入门载体:从4个入门载体中通过PCR分别扩增了目标基因片断,其分子量大小与BmMAN1(2 328 bp)、BmHSP83(2 151 bp)、BmPDIA5(1 899 bp)和BmMAD3(1 335 bp)基因的碱基序列长度一致(图2)。将PCR产物回收并连接到pENTR-TOPO克隆载体中,选择阳性克隆转化子进行PCR鉴定,经测序比对,测序结果与目的基因序列一致,说明入门载体构建成功。
图2 入门载体PCR产物电泳图Fig.2 Electrophoresis profile of PCR products of entry vectors注:M,DNA标记DL5000,marked DL5000;A-1,BmMAN1;B-1,BmHSP83;C-1,BmPDIA5;D-1,BmMAD3。
目的载体:将入门载体与I2H载体pIE2-AD、pIE2-DBD反应构建I2H目的载体,选择阳性菌落并进行PCR鉴定(图3),测序结果与目标序列一致,表明成功构建了目的载体pIE2-AD-BmPDIA5、pIE2-AD-BmHSP83、pIE2-AD-BmMAN1、pIE2-AD-BmMAD3、pIE2-DBD-BmPDIA5、pIE2-DBD-BmHSP83、pIE2-DBD-BmMAN1和pIE2-DBD-BmMAD3。
图3 目的载体PCR产物电泳图Fig.3 Electrophoresis profile of PCR products of objective vectors注:M,DNA标记DL5000,marked DL5000;A1-A3,pIE2-AD-BmHSP83;B1-B3,pIE2-DBD-BmHSP83;C1-C3,pIE2-AD-BmPDIA5;D1-D3,pIE2-DBD-BmPDIA5;E1-E3,pIE2-AD-BmMAN1;F1-F3,pIE2-DBD-BmMAN1;G1-G3,pIE2-AD-BmMAD3;H1-H3,pIE2-DBD-BmMAD3。
细胞转染60 h后测定发光值(图4)。当单独转染pIE2-DBD-BmHSP83时,相对发光单位(RLU)达到7.37,但显著低于pIE2-AD-BmPDIA5和pIE2-DBD-BmHSP83共转染时10.25的RLU值。然而,当转染单个pIE2-AD-BmPDIA5、pIE2-DBD-BmPDIA5和pIE2-AD-BmHSP83,或pIE2-AD-BmHSP83与pIE2-DBD-BmPDIA5共转染时,其RLU与对照(单独转染报告基因载体)的RLU无显著性差异。

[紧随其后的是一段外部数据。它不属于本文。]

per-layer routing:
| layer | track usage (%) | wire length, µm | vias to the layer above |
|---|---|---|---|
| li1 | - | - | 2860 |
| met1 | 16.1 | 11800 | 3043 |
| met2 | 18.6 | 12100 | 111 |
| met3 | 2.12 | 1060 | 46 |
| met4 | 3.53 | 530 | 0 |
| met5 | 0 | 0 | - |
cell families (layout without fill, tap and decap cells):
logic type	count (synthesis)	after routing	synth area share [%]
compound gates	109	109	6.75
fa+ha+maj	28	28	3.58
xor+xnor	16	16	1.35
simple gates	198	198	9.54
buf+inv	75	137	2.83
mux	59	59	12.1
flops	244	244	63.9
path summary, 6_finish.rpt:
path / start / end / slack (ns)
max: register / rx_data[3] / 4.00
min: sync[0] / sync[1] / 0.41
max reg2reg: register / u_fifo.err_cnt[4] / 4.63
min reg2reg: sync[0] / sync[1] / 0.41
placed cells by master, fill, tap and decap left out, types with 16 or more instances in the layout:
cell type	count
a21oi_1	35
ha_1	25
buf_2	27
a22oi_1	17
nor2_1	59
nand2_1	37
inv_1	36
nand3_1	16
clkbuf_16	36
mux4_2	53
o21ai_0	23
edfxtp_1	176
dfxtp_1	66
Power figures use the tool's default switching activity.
**src/rtl/pci_arb_pkg.sv**
```systemverilog
package pci_arb_pkg;

  // strobes from control to datapath
  typedef struct packed {
    logic loadGrant;   // register the current winner
    logic dropGrant;   // clear the grant register
    logic forceCpu;    // the CPU wins this arbitration
  } arbStrobe_t;

  // state reported by the datapath to control
  typedef struct packed {
    logic anyReq;       // some line requests
    logic holding;      // a grant is held
    logic ownerIsPci;   // holder is a PCI master
    logic ownerIsCpu;   // holder is the CPU
    logic ownerReqLive; // holder still requests
    logic winnerIsCpu;  // CPU would win an arbitration now
  } arbStatus_t;

endpackage

```
**src/rtl/pci_arb_datapath.sv**
```systemverilog
module pci_arb_datapath
  import pci_arb_pkg::*;
#(
  parameter int NUM_PCI = 5
) (
  input  logic               clk,
  input  logic               rstN,
  input  logic               cpuReq,
  input  logic [NUM_PCI-1:0] pciReq,
  input  logic [1:0]         slotMap,
  input  logic               slotHiPri,
  input  arbStrobe_t         strobe,
  output arbStatus_t         status,
  output logic               cpuGnt,
  output logic [NUM_PCI-1:0] pciGnt
);

  localparam int LAST  = NUM_PCI - 1;
  localparam int IDX_W = $clog2(NUM_PCI);
  localparam int GNT_W = NUM_PCI + 1;

  logic [IDX_W-1:0]   swapLine;
  logic [NUM_PCI-1:0] slotReq;
  logic [NUM_PCI-1:0] winSlot;
  logic [NUM_PCI-1:0] winLine;
  logic               winCpu;
  logic [GNT_W-1:0]   gntQ;
  logic [GNT_W-1:0]   reqVec;

  // physical line moved into the last slot
  always_comb begin
    if (slotMap == 2'd0) swapLine = IDX_W'(LAST);
    else                 swapLine = IDX_W'(slotMap) - IDX_W'(1);
  end

  // swap slot LAST with swapLine (its own inverse)
  for (genvar s = 0; s < NUM_PCI; s++) begin : g_slot
    if (s == LAST) begin : g_last
      assign slotReq[s] = pciReq[swapLine];
      assign winLine[s] = winSlot[swapLine];
    end else begin : g_other
      assign slotReq[s] = (swapLine == IDX_W'(s)) ? pciReq[LAST] : pciReq[s];
      assign winLine[s] = (swapLine == IDX_W'(s)) ? winSlot[LAST] : winSlot[s];
    end
  end

  // priority pick
  always_comb begin
    logic found;
    winSlot = '0;
    winCpu  = 1'b0;
    found   = 1'b0;
    if (strobe.forceCpu) begin
      winCpu = 1'b1;
    end else if (slotHiPri && slotReq[LAST]) begin
      winSlot[LAST] = 1'b1;
    end else begin
      for (int s = 0; s < NUM_PCI; s++) begin
        if (!found && slotReq[s]) begin
          winSlot[s] = 1'b1;
          found      = 1'b1;
        end
      end
      if (!found && cpuReq) winCpu = 1'b1;
    end
  end

  always_ff @(posedge clk or negedge rstN) begin
    if (!rstN)                 gntQ <= '0;
    else if (strobe.dropGrant) gntQ <= '0;
    else if (strobe.loadGrant) gntQ <= {winCpu, winLine};
  end

  assign reqVec = {cpuReq, pciReq};

  always_comb begin
    status.anyReq       = |reqVec;
    status.holding      = |gntQ;
    status.ownerIsCpu   = gntQ[NUM_PCI];
    status.ownerIsPci   = |gntQ[LAST:0];
    status.ownerReqLive = |(gntQ & reqVec);
    status.winnerIsCpu  = winCpu;
  end

  assign cpuGnt = gntQ[NUM_PCI];
  assign pciGnt = gntQ[LAST:0];


  one_grant_chk: assert property (@(posedge clk) disable iff (!rstN)
    $onehot0(gntQ));


  turnaround_chk: assert property (@(posedge clk) disable iff (!rstN)
    (|gntQ) |=> ((gntQ == $past(gntQ)) || (gntQ == '0)));


  grant_to_req_chk: assert property (@(posedge clk) disable iff (!rstN)
    $rose(|gntQ) |-> (|(gntQ & $past(reqVec))));


  idle_chk: assert property (@(posedge clk) disable iff (!rstN)
    (!(|gntQ) && !(|reqVec)) |=> (gntQ == '0));

endmodule

```
**src/rtl/pci_arb_ctrl.sv**
```systemverilog
module pci_arb_ctrl
  import pci_arb_pkg::*;
#(
  parameter int TMO_STEP = 16,
  parameter int TMO_BITS = 3,
  parameter int ROT_W    = 2
) (
  input  logic                clk,
  input  logic                rstN,
  input  arbStatus_t          status,
  input  logic                cpuReq,
  input  logic                frameN,
  input  logic                arbOnFrame,
  input  logic [TMO_BITS-1:0] tmoSel,
  input  logic [ROT_W-1:0]    rotateSel,
  output arbStrobe_t          strobe
);

  localparam int TMO_MAX = ((1 << TMO_BITS) - 1) * TMO_STEP;
  localparam int CNT_W   = $clog2(TMO_MAX + 1);
  localparam logic [CNT_W-1:0] CNT_TOP = CNT_W'(TMO_MAX);
  localparam logic [ROT_W-1:0] PASS_TOP = '1;

  logic [CNT_W-1:0] tmoCnt;
  logic [CNT_W-1:0] tmoLimit;
  logic [ROT_W-1:0] passCnt;
  logic             tmoHit;
  logic             releaseNow;
  logic             cpuDue;

  assign tmoLimit = CNT_W'(32'(tmoSel) * TMO_STEP);

  always_comb begin
    tmoHit = status.holding && status.ownerIsPci && (tmoSel != '0) &&
             (tmoCnt >= tmoLimit - CNT_W'(1));
    releaseNow = status.holding &&
                 (!status.ownerReqLive || (arbOnFrame && !frameN) || tmoHit);
    cpuDue = (rotateSel != '0) && (passCnt >= rotateSel);
    strobe.dropGrant = releaseNow;
    strobe.loadGrant = !status.holding && status.anyReq;
    strobe.forceCpu  = cpuDue && cpuReq;
  end

  // ownership time of a PCI master
  always_ff @(posedge clk or negedge rstN) begin
    if (!rstN)
      tmoCnt <= '0;
    else if (strobe.loadGrant)
      tmoCnt <= '0;
    else if (status.holding && status.ownerIsPci && tmoCnt != CNT_TOP)
      tmoCnt <= tmoCnt + CNT_W'(1);
  end

  // completed master tenures since the last CPU grant
  always_ff @(posedge clk or negedge rstN) begin
    if (!rstN)
      passCnt <= '0;
    else if (strobe.loadGrant && status.winnerIsCpu)
      passCnt <= '0;
    else if (releaseNow && status.ownerIsPci && passCnt != PASS_TOP)
      passCnt <= passCnt + ROT_W'(1);
  end


  tmo_bound_chk: assert property (@(posedge clk) disable iff (!rstN)
    (status.holding && status.ownerIsPci && tmoSel != '0 && $stable(tmoSel))
      |-> (tmoCnt < tmoLimit));


  cpu_turn_chk: assert property (@(posedge clk) disable iff (!rstN)
    (!status.holding && cpuReq && cpuDue) |=> status.ownerIsCpu);


  pass_clear_chk: assert property (@(posedge clk) disable iff (!rstN)
    (status.ownerIsCpu && $rose(status.holding)) |-> (passCnt == '0));

endmodule

```
**src/rtl/pci_fair_arbiter.sv**
```systemverilog
module pci_fair_arbiter
  import pci_arb_pkg::*;
#(
  parameter int NUM_PCI  = 5,
  parameter int TMO_STEP = 16,
  parameter int TMO_BITS = 3
) (
  input  logic                clk,
  input  logic                rstN,
  input  logic                cpuReq,
  input  logic [NUM_PCI-1:0]  pciReq,
  input  logic                frameN,
  input  logic                arbOnFrame,
  input  logic [TMO_BITS-1:0] tmoSel,
  input  logic [1:0]          rotateSel,
  input  logic [1:0]          slotMap,
  input  logic                slotHiPri,
  output logic                cpuGnt,
  output logic [NUM_PCI-1:0]  pciGnt
);

  arbStrobe_t strobe;
  arbStatus_t status;

  pci_arb_ctrl #(
    .TMO_STEP(TMO_STEP),
    .TMO_BITS(TMO_BITS),
    .ROT_W   (2)
  ) u_ctrl (
    .clk       (clk),
    .rstN      (rstN),
    .status    (status),
    .cpuReq    (cpuReq),
    .frameN    (frameN),
    .arbOnFrame(arbOnFrame),
    .tmoSel    (tmoSel),
    .rotateSel (rotateSel),
    .strobe    (strobe)
  );

  pci_arb_datapath #(
    .NUM_PCI(NUM_PCI)
  ) u_dp (
    .clk      (clk),
    .rstN     (rstN),
    .cpuReq   (cpuReq),
    .pciReq   (pciReq),
    .slotMap  (slotMap),
    .slotHiPri(slotHiPri),
    .strobe   (strobe),
    .status   (status),
    .cpuGnt   (cpuGnt),
    .pciGnt   (pciGnt)
  );

endmodule

```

同样,转染pIE2-DBD-BmMAD3或联合转染pIE2-AD-BmMAN1和pIE2-DBD-BmMAD3激活了报告基因的表达,RLU分别为92.49和123.04,两者差异显著。同时,单个pIE2-AD-BmMAN1、pIE2-DBD-BmMAN1和pIE2-AD-BmMAD3的转染,以及pIE2-AD-BmMAD3和pIE2-DBD-BmMAN1的共转染时,RLU值与对照的比没有显著变化(图4)。
图4 不同载体转染SF-9细胞时的发光值检测Fig.4 Luminescent value detection of SF-9 cells transfected by different vectors注:柱状图顶端不同字母表示显著性差异(新复极差法)。Note: Different letters on the colum indicated the significant difference (Duncan’s multiple-range test, DMRT).

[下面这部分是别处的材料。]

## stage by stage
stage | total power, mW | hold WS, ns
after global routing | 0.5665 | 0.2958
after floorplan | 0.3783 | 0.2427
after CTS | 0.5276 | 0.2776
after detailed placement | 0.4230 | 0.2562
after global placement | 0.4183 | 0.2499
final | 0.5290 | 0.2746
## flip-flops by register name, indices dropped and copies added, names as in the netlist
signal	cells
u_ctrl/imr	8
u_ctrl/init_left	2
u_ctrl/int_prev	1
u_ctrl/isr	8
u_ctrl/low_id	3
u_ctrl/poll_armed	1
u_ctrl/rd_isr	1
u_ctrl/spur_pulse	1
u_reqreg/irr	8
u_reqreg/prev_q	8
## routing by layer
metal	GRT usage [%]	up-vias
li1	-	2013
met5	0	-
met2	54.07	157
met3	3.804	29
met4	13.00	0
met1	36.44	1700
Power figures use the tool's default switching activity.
$ cat src/rtl/bwc_window.sv
module bwc_window #(
  parameter int ADDR_W = 32
) (
  input  logic              vld,
  input  logic [ADDR_W-1:0] addr,
  input  logic [ADDR_W-1:0] lo,
  input  logic [ADDR_W-1:0] hi,
  output logic              hit
);
  logic above_lo;
  logic below_hi;

  // both bounds inclusive
  always_comb begin
    above_lo = (addr >= lo);
    below_hi = (addr <= hi);
    hit      = vld & above_lo & below_hi;
  end
endmodule

$ cat src/rtl/bwc_counter.sv
module bwc_counter #(
  parameter int CNT_W = 32
) (
  input  logic             clk,
  input  logic             rst_n,
  input  logic             inc,
  input  logic             clr,
  input  logic             ack,
  output logic [CNT_W-1:0] cnt,
  output logic             ovf
);
  localparam logic [CNT_W-1:0] ONE  = CNT_W'(1);
  localparam logic [CNT_W-1:0] MAXV = '1;

  logic [CNT_W-1:0] cnt_q, cnt_d;
  logic             ovf_q, ovf_d;
  logic             upd_en;

  always_comb begin
    cnt_d  = cnt_q;
    ovf_d  = ovf_q;
    upd_en = clr | inc | ack;
    if (clr) begin
      cnt_d = '0;
      ovf_d = 1'b0;
    end else begin
      if (ack) ovf_d = 1'b0;
      if (inc) begin
        cnt_d = cnt_q + ONE;
        if (cnt_q == MAXV) ovf_d = 1'b1;
      end
    end
  end

  always_ff @(posedge clk or negedge rst_n) begin
    if (!rst_n) begin
      cnt_q <= '0;
      ovf_q <= 1'b0;
    end else if (upd_en) begin
      cnt_q <= cnt_d;
      ovf_q <= ovf_d;
    end
  end

  assign cnt = cnt_q;
  assign ovf = ovf_q;

  a_r7_clr_zeroes: assert property (@(posedge clk) disable iff (!rst_n)
    clr |=> (cnt == '0) && !ovf);
  a_r3_step_one: assert property (@(posedge clk) disable iff (!rst_n)
    (!clr && inc) |=> cnt == $past(cnt) + ONE);
  a_r6_hold: assert property (@(posedge clk) disable iff (!rst_n)
    (!clr && !inc && !ack) |=> $stable(cnt) && $stable(ovf));
  a_r5_ovf_on_wrap: assert property (@(posedge clk) disable iff (!rst_n)
    $rose(ovf) |-> $past(inc) && ($past(cnt) == MAXV));
  a_r8_set_beats_ack: assert property (@(posedge clk) disable iff (!rst_n)
    (!clr && inc && cnt == MAXV) |=> ovf);
endmodule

本实验发现BmHSP83和BmMAD3在I2H试验中引起假性现象,这是怎样形成的呢?毫无疑问,这与该两种蛋白的功能有关。众所周知,HSP83作为分子伴侣调节基因转录(Khurana and Bhattacharyya, 2015)。在细菌中,HSP83与RNA聚合酶相互作用,引导可热诱导的基因转录(Taipaleetal., 2010);在大多数真核生物中,HSP83可能通过与NF-Κb p65、STA-Ts、Bcl-6、SP1和NF-Il6β等转录因子相互作用来调节基因的转录(Wangetal.,2009; Stark and Jr. Darnell, 2012; Taipaleetal., 2012; Khurana and Bhattacharyya, 2015)。因此,HSP83似乎有转录激活结构域(AD结构域)的功能,但是,HSP83由于缺乏DNA结合能力而不能与DNA结合(Khurana and Bhattacharyya, 2015),因此当它与含有DBD结构域的pIE2-DBD载体融合表达时(pIE2-DBD-BmHSP83),即可以触发下游的报告基因的表达,而pIE2-AD-BmHSP83融合载体由于缺乏BDB结构域而无法启动下游报告基因表达(图5)。

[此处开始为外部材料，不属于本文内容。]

[config.mk]
export PLATFORM = sky130hd
export DESIGN_NAME = ocl_limiter
export DESIGN_NICKNAME = d
export VERILOG_FILES = /design/src/rtl/ocl_pkg.sv /design/src/rtl/ocl_cfg_decode.sv /design/src/rtl/ocl_reset_edge.sv /design/src/rtl/ocl_flip_ctrl.sv /design/src/rtl/ocl_ovld_counter.sv /design/src/rtl/ocl_limiter.sv
export SDC_FILE = /design/constraint.sdc
export NUM_CORES = 1
export LEC_CHECK = 0
export ABC_AREA = 1
export BUFFER_PORTS_ARGS = -buffer_cell sky130_fd_sc_hd__buf_2
export CORE_ASPECT_RATIO = 0.75
export CORE_MARGIN = 2
export CORE_UTILIZATION = 35
export CTS_CLUSTER_SIZE = 10
export DETAILED_ROUTE_END_ITERATION = 10
export GPL_TIMING_DRIVEN = 0
export PLACE_DENSITY = 0.53
export SYNTH_ARGS = -nofsm -noshare
export SYNTH_HDL_FRONTEND = slang
export SYNTH_SLANG_ARGS = --single-unit
export TNS_END_PERCENT = 1
[constraint.sdc]
create_clock -name clk -period 2.35 [get_ports clk]
set_input_delay 0.1175 -clock clk [delete_from_list [all_inputs] [get_ports clk]]
set_output_delay 0.1175 -clock clk [all_outputs]
set_load 0.02 [all_outputs]
## src/rtl/grp_cnt_pkg.sv

```systemverilog
package grp_cnt_pkg;
  localparam int NUM_CLASS = 10;
  localparam int CLASS_W   = 4;
  localparam int CREDIT_W  = 2;
  localparam int PAIR_CREDIT = 2;

  typedef enum logic [CLASS_W-1:0] {
    UC_UNKNOWN = 4'd0,
    UC_ARITH   = 4'd1,
    UC_SHIFT   = 4'd2,
    UC_COMPARE = 4'd3,
    UC_LOAD    = 4'd4,
    UC_STORE   = 4'd5,
    UC_MOVIMM  = 4'd6,
    UC_JUMP    = 4'd7,
    UC_BRANCH  = 4'd8,
    UC_NOP     = 4'd9
  } unit_class_e;

  // Strobes from control to datapath
  typedef struct packed {
    logic               take;  // valid instruction this cycle
    logic               open;  // it starts a new group
    logic [CLASS_W-1:0] slot;  // credit slot it consumes
  } grp_strobe_t;

  // Reload value of one class credit at the start of a group
  function automatic logic [CREDIT_W-1:0] reloadCredit(input int idx);
    if (idx == int'(UC_ARITH) || idx == int'(UC_LOAD) || idx == int'(UC_STORE))
      return CREDIT_W'(PAIR_CREDIT);
    return CREDIT_W'(1);
  endfunction
endpackage

```

## src/rtl/grp_cnt_ctrl.sv

```systemverilog
module grp_cnt_ctrl
  import grp_cnt_pkg::*;
#(
  parameter int NCLS = NUM_CLASS,
  parameter int CW   = CLASS_W
) (
  input  logic            instValid,
  input  logic [CW-1:0]   unitClass,
  input  logic            depFlag,
  input  logic [NCLS-1:0] creditEmpty,
  output grp_strobe_t     strobe
);
  logic [CW-1:0] slot;
  logic          emptySel;

  // Codes outside the class range fold onto the unknown class
  assign slot = (unitClass < CW'(NCLS)) ? unitClass : CW'(UC_UNKNOWN);

  always_comb begin
    emptySel = 1'b0;
    for (int i = 0; i < NCLS; i++) begin
      if (slot == CW'(i)) emptySel = creditEmpty[i];
    end
  end

  always_comb begin
    strobe.take = instValid;
    strobe.open = instValid && (depFlag || emptySel);
    strobe.slot = slot;
  end
endmodule

```

## src/rtl/grp_cnt_dp.sv

```systemverilog
module grp_cnt_dp
  import grp_cnt_pkg::*;
#(
  parameter int NCLS = NUM_CLASS,
  parameter int CW   = CLASS_W,
  parameter int KW   = CREDIT_W,
  parameter int CNT_W = 32
) (
  input  logic             clk,
  input  logic             rst,
  input  grp_strobe_t      strobe,
  output logic [NCLS-1:0]  creditEmpty,
  output logic [CNT_W-1:0] groupCount,
  output logic [CNT_W-1:0] instCount,
  output logic             newGroup
);
  genvar g;
  generate
    for (g = 0; g < NCLS; g++) begin : g_credit
      localparam logic [KW-1:0] RELOAD = reloadCredit(g);
      logic [KW-1:0] credit;
      always_ff @(posedge clk) begin
        if (rst) begin
          credit <= '0;
        end else if (strobe.take) begin
          if (strobe.open)
            credit <= (strobe.slot == CW'(g)) ? RELOAD - KW'(1) : RELOAD;
          else if (strobe.slot == CW'(g))
            credit <= credit - KW'(1);
        end
      end
      assign creditEmpty[g] = (credit == '0);
    end
  endgenerate

  always_ff @(posedge clk) begin
    if (rst) begin
      groupCount <= '0;
      instCount  <= '0;
      newGroup   <= 1'b0;
    end else begin
      newGroup <= strobe.open;
      if (strobe.take) instCount  <= instCount + CNT_W'(1);
      if (strobe.open) groupCount <= groupCount + CNT_W'(1);
    end
  end
endmodule

```

## src/rtl/grp_issue_counter.sv

```systemverilog
module grp_issue_counter
  import grp_cnt_pkg::*;
#(
  parameter int CNT_W = 32
) (
  input  logic               clk,
  input  logic               rst,
  input  logic               instValid,
  input  logic [CLASS_W-1:0] unitClass,
  input  logic               depFlag,
  output logic [CNT_W-1:0]   groupCount,
  output logic [CNT_W-1:0]   instCount,
  output logic               newGroup
);
  grp_strobe_t          strobe;
  logic [NUM_CLASS-1:0] creditEmpty;

  grp_cnt_ctrl #(.NCLS(NUM_CLASS), .CW(CLASS_W)) u_ctrl (
    .instValid  (instValid),
    .unitClass  (unitClass),
    .depFlag    (depFlag),
    .creditEmpty(creditEmpty),
    .strobe     (strobe)
  );

  grp_cnt_dp #(.NCLS(NUM_CLASS), .CW(CLASS_W), .KW(CREDIT_W), .CNT_W(CNT_W)) u_dp (
    .clk        (clk),
    .rst        (rst),
    .strobe     (strobe),
    .creditEmpty(creditEmpty),
    .groupCount (groupCount),
    .instCount  (instCount),
    .newGroup   (newGroup)
  );
endmodule

```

同样,MAD3是TGF-β途径的转录因子,起转录激活剂的作用(Liuetal., 1996; Panetal., 2005),因此pIE2-DBD-BmMAD3可以激活报告基因的表达。尽管MAD3的MH1结构域可以与特定的DNA碱基序列结合(Shietal., 1998; Zaweletal., 1998),但由于报告基因载体上缺少该特定序列,因此pIE2-AD-BmMAD3不能启动报告基因转录,而只有在与DBD结构域融合后才能激活报告基因的表达(图5)。
图5 本实验I2H结果的分析Fig.5 Hypothesis analysisfor this experimental result
有趣的是,共转染pIE2-DBD-BmHSP83/MAD3和pIE2-AD-BmPDIA5/BmMAN1质粒时,其发光值显著高于单独转染pIE2-DBD-BmHSP83/MAD3质粒时的发光值,推测这可能是一种叠加效应。一方面是因为pIE2-DBD-BmHSP83/MAD3启动报告基因表达造成的假阳性,另一方面,是共转染pIE2-DBD-BmHSP83/BmMAD3和pIE2-AD-BmPDIA5/BmMAN1时因为BmHSP83与BmPDIA5互作,或BmMAD3与BmMAN1互作造成的真阳性(图5)。反之,共转染pIE2-AD-BmHSP83/MAD3和pIE2-DBD-BmPDIA5/BmMAN1质粒时,其发光值与对照比没有变化,未启动报告基因表达,造成了假阴性结果(图5)。
综上,本实验发现BmHSP83和BmMAD3蛋白当与BDB结构域融合表达时,可引起I2H实验的假阳性,这可能与BmHSP83和BmMAD3蛋白的转录激活功能有关;但是,当融合BDB结构域的BmHSP83和BmMAD3蛋白与融合AD结构域的BmPDIA5或BmMAN1蛋白联合表达时,则产生真假阳性的叠加效应,因此证明BmHSP83和BmPDIA5,以及BmMAD3和BmMAN1是互作蛋白;反之,当融合AD结构域的BmHSP83或BmMAD3蛋白与DBD结构的BmPDIA5或BmMAN1蛋白联合表达时,则产生假阴性结果。本研究结果值得那些利用I2H系统研究具有转录激活功能的蛋白质互作分析时借鉴。